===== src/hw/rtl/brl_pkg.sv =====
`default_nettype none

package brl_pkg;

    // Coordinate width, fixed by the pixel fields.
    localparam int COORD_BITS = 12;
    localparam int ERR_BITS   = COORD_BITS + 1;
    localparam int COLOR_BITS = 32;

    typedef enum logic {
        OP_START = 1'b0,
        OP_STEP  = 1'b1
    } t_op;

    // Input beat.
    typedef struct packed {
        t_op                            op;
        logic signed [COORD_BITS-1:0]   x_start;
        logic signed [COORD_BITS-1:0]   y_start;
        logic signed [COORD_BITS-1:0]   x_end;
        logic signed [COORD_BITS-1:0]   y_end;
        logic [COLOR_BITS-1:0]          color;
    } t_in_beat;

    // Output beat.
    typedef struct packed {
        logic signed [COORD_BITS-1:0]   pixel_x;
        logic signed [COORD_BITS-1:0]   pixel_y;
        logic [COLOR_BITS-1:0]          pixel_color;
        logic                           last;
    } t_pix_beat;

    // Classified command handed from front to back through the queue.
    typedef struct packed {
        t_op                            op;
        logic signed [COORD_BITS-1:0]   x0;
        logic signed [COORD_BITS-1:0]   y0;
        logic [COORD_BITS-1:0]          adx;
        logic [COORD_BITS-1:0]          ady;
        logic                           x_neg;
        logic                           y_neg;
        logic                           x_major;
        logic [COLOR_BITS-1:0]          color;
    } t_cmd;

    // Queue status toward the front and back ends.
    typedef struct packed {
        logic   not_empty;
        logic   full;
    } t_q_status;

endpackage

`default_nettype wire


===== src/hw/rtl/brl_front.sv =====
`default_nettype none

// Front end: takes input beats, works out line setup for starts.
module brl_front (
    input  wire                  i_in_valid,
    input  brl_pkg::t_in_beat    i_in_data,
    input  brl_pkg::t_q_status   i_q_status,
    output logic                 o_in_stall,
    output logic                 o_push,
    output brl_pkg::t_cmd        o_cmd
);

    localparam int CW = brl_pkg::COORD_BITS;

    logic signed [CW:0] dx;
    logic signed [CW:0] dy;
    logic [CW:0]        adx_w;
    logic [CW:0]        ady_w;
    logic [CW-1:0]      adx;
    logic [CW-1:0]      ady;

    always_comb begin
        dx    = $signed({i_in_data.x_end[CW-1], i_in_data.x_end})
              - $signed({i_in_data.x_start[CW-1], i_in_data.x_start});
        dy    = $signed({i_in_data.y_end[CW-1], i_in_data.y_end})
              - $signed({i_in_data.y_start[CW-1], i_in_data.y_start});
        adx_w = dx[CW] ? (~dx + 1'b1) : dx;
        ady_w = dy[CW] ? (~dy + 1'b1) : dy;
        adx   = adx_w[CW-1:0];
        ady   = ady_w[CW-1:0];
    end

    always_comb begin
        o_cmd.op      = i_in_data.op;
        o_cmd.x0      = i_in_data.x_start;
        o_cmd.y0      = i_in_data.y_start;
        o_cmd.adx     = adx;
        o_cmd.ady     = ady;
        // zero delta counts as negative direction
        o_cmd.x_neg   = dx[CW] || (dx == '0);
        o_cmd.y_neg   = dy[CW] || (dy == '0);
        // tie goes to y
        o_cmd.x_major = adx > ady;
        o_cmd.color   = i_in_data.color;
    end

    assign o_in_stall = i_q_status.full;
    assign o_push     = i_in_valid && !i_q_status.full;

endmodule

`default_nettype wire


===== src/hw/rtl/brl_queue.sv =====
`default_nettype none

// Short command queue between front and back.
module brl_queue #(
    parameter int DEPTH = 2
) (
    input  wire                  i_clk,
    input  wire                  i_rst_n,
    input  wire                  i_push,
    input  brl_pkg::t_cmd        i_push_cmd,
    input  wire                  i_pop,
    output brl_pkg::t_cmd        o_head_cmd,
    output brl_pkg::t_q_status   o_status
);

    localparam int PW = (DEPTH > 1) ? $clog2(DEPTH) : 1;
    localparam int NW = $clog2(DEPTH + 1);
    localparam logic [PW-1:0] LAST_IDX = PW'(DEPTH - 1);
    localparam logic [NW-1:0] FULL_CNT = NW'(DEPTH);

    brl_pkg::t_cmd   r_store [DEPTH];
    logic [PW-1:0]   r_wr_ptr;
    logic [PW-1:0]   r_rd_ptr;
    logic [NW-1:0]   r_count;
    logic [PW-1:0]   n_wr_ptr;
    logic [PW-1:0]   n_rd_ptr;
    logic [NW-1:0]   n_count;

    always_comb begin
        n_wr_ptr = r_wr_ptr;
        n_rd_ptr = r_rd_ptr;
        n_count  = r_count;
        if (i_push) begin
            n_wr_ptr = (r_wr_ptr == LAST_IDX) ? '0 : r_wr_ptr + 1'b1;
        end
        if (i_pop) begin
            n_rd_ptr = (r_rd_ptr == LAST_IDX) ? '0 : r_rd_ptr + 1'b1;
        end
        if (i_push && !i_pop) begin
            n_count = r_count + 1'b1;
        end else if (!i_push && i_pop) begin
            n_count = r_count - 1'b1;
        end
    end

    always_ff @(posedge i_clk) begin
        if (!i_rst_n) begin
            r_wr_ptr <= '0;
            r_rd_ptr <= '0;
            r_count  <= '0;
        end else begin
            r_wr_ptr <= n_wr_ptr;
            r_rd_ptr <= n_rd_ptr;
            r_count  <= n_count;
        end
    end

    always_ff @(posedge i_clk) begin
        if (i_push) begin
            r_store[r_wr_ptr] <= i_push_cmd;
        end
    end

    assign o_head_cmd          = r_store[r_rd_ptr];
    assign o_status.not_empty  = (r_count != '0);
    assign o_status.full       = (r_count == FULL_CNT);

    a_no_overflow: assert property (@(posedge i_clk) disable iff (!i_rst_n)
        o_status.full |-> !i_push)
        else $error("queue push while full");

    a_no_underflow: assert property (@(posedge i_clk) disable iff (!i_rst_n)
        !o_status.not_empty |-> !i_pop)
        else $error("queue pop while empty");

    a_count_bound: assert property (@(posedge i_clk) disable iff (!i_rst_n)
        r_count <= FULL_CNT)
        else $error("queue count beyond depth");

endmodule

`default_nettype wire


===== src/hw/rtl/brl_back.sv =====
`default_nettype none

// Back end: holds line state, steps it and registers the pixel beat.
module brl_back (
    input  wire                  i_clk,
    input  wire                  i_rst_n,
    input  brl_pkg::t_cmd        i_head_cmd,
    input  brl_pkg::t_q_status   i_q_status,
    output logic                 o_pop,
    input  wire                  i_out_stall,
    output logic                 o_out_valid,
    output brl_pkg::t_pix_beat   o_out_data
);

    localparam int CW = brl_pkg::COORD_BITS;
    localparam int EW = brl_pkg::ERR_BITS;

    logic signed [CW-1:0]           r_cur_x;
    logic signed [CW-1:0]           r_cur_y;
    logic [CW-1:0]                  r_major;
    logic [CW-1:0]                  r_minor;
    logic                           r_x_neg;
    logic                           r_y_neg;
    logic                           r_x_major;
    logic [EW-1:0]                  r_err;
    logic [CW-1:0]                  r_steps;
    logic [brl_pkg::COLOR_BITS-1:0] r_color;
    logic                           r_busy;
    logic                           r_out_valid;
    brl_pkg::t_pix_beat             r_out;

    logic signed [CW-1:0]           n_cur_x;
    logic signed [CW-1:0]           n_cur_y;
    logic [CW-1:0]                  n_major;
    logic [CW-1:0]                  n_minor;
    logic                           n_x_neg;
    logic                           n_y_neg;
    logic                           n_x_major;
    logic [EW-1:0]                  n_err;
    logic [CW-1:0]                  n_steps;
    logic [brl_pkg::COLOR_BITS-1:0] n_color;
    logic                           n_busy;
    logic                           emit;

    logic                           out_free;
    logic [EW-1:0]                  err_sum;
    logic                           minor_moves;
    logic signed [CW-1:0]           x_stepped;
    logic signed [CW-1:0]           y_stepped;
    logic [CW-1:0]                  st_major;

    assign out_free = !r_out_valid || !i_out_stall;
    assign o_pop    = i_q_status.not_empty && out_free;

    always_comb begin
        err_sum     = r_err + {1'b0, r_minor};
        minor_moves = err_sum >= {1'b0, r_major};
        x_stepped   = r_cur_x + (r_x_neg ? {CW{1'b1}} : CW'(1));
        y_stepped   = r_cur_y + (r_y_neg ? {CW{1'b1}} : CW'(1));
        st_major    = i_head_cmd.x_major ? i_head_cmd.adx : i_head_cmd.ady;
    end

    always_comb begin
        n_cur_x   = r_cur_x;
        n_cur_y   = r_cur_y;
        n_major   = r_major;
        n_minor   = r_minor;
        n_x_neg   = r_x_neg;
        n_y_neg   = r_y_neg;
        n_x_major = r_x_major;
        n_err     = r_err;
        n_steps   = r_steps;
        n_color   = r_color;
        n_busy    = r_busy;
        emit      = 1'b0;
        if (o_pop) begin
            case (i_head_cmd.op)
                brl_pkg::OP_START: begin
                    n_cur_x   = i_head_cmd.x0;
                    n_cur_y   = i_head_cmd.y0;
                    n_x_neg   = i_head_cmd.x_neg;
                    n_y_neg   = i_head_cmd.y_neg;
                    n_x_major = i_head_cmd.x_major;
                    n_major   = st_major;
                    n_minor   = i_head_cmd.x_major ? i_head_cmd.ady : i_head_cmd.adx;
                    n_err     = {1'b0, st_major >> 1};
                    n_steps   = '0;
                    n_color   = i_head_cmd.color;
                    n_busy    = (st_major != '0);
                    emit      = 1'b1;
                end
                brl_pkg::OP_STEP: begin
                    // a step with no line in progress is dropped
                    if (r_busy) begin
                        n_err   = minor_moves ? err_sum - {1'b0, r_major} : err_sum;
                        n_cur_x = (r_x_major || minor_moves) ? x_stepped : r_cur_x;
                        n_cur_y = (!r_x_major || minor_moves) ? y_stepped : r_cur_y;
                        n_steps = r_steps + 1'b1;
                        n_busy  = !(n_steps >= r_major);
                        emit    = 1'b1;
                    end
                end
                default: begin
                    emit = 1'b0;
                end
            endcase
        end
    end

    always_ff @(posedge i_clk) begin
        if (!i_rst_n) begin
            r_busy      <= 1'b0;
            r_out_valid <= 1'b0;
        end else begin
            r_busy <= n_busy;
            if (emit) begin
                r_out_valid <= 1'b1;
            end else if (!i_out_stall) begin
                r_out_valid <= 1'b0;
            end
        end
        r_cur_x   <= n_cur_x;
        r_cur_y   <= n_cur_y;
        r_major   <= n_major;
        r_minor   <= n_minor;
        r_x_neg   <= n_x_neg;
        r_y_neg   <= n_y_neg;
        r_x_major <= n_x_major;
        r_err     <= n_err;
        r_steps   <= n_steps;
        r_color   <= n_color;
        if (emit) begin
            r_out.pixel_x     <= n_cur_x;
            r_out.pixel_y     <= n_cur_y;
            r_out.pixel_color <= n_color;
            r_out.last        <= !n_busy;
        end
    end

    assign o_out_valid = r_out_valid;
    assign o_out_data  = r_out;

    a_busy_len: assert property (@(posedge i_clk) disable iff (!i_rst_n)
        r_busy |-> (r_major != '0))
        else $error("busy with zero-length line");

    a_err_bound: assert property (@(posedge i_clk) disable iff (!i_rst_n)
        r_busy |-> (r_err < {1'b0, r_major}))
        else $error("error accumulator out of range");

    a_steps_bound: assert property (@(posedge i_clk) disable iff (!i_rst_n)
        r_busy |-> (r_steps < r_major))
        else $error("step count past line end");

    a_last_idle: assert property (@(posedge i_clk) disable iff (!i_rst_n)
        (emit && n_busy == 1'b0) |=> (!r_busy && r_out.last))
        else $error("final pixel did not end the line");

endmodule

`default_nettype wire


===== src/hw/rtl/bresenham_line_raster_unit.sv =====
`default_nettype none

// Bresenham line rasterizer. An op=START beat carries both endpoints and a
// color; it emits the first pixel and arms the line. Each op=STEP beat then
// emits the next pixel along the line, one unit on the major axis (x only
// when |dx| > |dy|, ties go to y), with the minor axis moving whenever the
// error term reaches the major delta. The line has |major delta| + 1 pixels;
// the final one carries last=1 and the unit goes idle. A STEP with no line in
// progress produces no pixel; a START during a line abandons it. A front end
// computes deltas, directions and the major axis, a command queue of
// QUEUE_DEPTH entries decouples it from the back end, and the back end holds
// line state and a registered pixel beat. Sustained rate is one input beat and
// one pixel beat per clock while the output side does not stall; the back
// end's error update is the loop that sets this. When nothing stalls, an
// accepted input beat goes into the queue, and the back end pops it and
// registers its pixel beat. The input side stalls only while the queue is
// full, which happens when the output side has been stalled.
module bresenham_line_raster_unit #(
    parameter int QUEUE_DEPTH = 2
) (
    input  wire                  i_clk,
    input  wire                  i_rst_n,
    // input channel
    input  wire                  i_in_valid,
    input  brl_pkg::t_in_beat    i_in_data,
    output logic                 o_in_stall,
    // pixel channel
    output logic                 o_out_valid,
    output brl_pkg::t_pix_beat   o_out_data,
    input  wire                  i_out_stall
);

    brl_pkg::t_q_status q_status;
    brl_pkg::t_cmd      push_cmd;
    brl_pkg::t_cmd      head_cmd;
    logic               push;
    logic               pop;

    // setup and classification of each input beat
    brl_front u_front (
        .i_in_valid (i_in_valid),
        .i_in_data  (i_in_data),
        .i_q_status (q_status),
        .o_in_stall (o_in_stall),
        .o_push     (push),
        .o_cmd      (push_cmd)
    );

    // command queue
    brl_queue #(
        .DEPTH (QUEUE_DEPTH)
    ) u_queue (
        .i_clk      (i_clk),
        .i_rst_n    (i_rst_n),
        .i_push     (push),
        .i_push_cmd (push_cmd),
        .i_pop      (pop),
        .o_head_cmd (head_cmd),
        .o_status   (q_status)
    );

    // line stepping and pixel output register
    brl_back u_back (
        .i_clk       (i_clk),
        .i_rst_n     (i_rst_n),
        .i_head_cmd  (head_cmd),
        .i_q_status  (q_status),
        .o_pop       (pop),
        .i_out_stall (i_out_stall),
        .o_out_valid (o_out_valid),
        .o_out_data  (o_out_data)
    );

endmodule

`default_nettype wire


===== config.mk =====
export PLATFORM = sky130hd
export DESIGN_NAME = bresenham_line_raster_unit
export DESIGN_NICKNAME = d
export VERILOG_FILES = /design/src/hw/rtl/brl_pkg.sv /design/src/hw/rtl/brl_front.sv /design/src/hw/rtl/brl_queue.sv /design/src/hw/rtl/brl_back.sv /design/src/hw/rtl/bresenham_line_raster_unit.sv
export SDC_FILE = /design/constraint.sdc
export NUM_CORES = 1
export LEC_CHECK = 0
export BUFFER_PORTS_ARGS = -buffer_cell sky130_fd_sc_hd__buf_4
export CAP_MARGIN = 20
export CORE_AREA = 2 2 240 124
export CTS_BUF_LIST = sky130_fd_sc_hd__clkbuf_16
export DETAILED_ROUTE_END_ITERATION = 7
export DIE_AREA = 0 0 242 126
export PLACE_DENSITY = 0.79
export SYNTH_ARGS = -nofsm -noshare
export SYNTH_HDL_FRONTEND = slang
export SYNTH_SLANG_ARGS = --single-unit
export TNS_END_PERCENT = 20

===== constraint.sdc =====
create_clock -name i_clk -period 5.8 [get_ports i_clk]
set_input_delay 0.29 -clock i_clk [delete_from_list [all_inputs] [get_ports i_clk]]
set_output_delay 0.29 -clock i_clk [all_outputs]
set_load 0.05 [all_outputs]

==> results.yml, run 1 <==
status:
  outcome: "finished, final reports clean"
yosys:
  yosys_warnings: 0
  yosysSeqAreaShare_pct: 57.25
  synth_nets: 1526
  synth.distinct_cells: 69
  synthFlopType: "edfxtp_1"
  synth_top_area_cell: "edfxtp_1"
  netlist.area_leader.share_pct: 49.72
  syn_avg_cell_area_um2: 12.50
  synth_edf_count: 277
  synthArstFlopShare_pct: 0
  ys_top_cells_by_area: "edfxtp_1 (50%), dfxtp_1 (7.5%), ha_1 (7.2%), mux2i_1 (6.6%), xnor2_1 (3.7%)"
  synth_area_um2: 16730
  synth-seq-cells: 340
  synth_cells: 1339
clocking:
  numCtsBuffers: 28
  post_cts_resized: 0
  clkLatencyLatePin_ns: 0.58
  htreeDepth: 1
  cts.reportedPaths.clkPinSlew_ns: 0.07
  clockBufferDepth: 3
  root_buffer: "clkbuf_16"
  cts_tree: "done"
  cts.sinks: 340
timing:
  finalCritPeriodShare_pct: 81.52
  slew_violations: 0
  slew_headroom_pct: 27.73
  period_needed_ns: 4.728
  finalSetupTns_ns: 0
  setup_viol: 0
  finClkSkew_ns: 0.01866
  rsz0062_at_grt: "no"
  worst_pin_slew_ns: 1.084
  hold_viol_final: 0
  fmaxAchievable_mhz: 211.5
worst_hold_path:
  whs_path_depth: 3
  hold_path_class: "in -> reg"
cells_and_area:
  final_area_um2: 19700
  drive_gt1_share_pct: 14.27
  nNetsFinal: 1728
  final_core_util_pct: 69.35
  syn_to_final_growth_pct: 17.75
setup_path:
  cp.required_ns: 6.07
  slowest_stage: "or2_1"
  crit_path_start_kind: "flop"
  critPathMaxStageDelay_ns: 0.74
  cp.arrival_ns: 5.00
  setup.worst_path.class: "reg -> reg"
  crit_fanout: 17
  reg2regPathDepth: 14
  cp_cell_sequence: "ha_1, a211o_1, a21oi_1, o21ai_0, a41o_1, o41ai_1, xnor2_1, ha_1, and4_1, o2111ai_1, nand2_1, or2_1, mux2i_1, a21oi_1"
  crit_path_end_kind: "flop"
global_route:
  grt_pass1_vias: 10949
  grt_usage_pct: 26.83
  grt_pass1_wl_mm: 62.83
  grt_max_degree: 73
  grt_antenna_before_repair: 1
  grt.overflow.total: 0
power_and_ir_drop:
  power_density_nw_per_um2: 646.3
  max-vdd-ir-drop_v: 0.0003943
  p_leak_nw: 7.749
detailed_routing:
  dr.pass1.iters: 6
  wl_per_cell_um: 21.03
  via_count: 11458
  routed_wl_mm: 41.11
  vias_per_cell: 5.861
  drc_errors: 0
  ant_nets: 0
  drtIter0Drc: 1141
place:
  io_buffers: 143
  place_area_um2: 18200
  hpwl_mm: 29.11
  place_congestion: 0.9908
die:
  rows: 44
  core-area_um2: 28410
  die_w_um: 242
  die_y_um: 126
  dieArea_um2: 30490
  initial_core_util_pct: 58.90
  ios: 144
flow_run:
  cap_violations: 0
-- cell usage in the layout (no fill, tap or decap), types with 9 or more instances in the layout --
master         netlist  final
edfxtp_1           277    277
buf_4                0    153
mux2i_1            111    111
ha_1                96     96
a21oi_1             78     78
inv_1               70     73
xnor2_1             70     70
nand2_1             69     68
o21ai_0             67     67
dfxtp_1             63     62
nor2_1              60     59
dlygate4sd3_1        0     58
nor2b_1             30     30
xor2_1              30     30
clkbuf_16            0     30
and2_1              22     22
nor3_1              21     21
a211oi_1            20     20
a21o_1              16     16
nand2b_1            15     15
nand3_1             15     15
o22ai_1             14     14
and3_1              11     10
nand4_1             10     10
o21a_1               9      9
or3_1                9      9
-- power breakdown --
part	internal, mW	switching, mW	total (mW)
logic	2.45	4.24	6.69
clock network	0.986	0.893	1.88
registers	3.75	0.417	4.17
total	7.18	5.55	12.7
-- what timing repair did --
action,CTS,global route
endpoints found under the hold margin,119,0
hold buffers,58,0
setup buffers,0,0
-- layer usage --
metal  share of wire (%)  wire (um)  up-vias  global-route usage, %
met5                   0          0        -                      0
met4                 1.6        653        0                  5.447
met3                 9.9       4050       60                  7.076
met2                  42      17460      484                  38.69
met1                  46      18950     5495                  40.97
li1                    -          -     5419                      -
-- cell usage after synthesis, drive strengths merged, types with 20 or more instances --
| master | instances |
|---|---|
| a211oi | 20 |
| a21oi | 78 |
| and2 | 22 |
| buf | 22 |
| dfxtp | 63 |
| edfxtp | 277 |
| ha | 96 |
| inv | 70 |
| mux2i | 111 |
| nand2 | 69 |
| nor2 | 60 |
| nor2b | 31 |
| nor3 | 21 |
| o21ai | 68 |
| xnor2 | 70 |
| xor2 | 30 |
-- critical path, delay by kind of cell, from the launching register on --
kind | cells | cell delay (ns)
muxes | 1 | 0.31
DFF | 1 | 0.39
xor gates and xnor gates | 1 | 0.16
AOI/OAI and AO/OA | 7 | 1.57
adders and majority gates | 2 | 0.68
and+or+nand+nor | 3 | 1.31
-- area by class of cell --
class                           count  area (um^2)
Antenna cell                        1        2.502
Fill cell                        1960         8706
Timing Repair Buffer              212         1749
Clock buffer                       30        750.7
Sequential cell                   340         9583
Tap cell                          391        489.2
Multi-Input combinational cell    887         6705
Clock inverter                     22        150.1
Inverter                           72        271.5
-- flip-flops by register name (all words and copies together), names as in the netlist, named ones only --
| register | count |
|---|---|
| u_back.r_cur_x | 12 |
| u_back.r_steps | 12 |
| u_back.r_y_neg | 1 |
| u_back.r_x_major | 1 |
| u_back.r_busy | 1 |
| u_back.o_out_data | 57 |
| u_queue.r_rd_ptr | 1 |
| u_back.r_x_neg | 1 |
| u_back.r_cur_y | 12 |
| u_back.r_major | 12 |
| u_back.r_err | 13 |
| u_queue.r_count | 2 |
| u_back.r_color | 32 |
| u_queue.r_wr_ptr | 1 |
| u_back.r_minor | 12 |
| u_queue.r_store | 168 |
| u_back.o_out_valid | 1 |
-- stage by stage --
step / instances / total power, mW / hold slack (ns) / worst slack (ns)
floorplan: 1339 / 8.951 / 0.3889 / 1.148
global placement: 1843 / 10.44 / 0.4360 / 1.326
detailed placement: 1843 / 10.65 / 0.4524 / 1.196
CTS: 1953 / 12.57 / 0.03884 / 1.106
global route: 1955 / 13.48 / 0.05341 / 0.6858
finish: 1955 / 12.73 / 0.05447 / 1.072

* * *

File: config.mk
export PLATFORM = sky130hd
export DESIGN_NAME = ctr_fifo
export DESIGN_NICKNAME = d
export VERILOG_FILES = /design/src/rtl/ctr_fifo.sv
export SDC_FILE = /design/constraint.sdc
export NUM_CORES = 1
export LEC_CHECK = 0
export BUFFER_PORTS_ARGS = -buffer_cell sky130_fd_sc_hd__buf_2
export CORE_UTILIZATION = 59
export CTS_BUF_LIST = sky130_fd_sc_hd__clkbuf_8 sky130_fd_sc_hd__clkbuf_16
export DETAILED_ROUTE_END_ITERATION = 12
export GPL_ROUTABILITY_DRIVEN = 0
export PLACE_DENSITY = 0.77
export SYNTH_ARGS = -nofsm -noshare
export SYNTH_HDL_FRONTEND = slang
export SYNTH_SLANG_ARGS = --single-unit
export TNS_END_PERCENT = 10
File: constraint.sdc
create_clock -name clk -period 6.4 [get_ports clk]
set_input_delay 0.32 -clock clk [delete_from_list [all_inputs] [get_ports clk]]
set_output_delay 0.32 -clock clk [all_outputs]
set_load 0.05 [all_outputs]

Your assignment
Repeat word for word the lines above that run from the line containing "synth_nets: 1526" through the line containing "cts.reportedPaths.clkPinSlew_ns: 0.07", both ends included, and nothing else.

Reply
  synth_nets: 1526
  synth.distinct_cells: 69
  synthFlopType: "edfxtp_1"
  synth_top_area_cell: "edfxtp_1"
  netlist.area_leader.share_pct: 49.72
  syn_avg_cell_area_um2: 12.50
  synth_edf_count: 277
  synthArstFlopShare_pct: 0
  ys_top_cells_by_area: "edfxtp_1 (50%), dfxtp_1 (7.5%), ha_1 (7.2%), mux2i_1 (6.6%), xnor2_1 (3.7%)"
  synth_area_um2: 16730
  synth-seq-cells: 340
  synth_cells: 1339
clocking:
  numCtsBuffers: 28
  post_cts_resized: 0
  clkLatencyLatePin_ns: 0.58
  htreeDepth: 1
  cts.reportedPaths.clkPinSlew_ns: 0.07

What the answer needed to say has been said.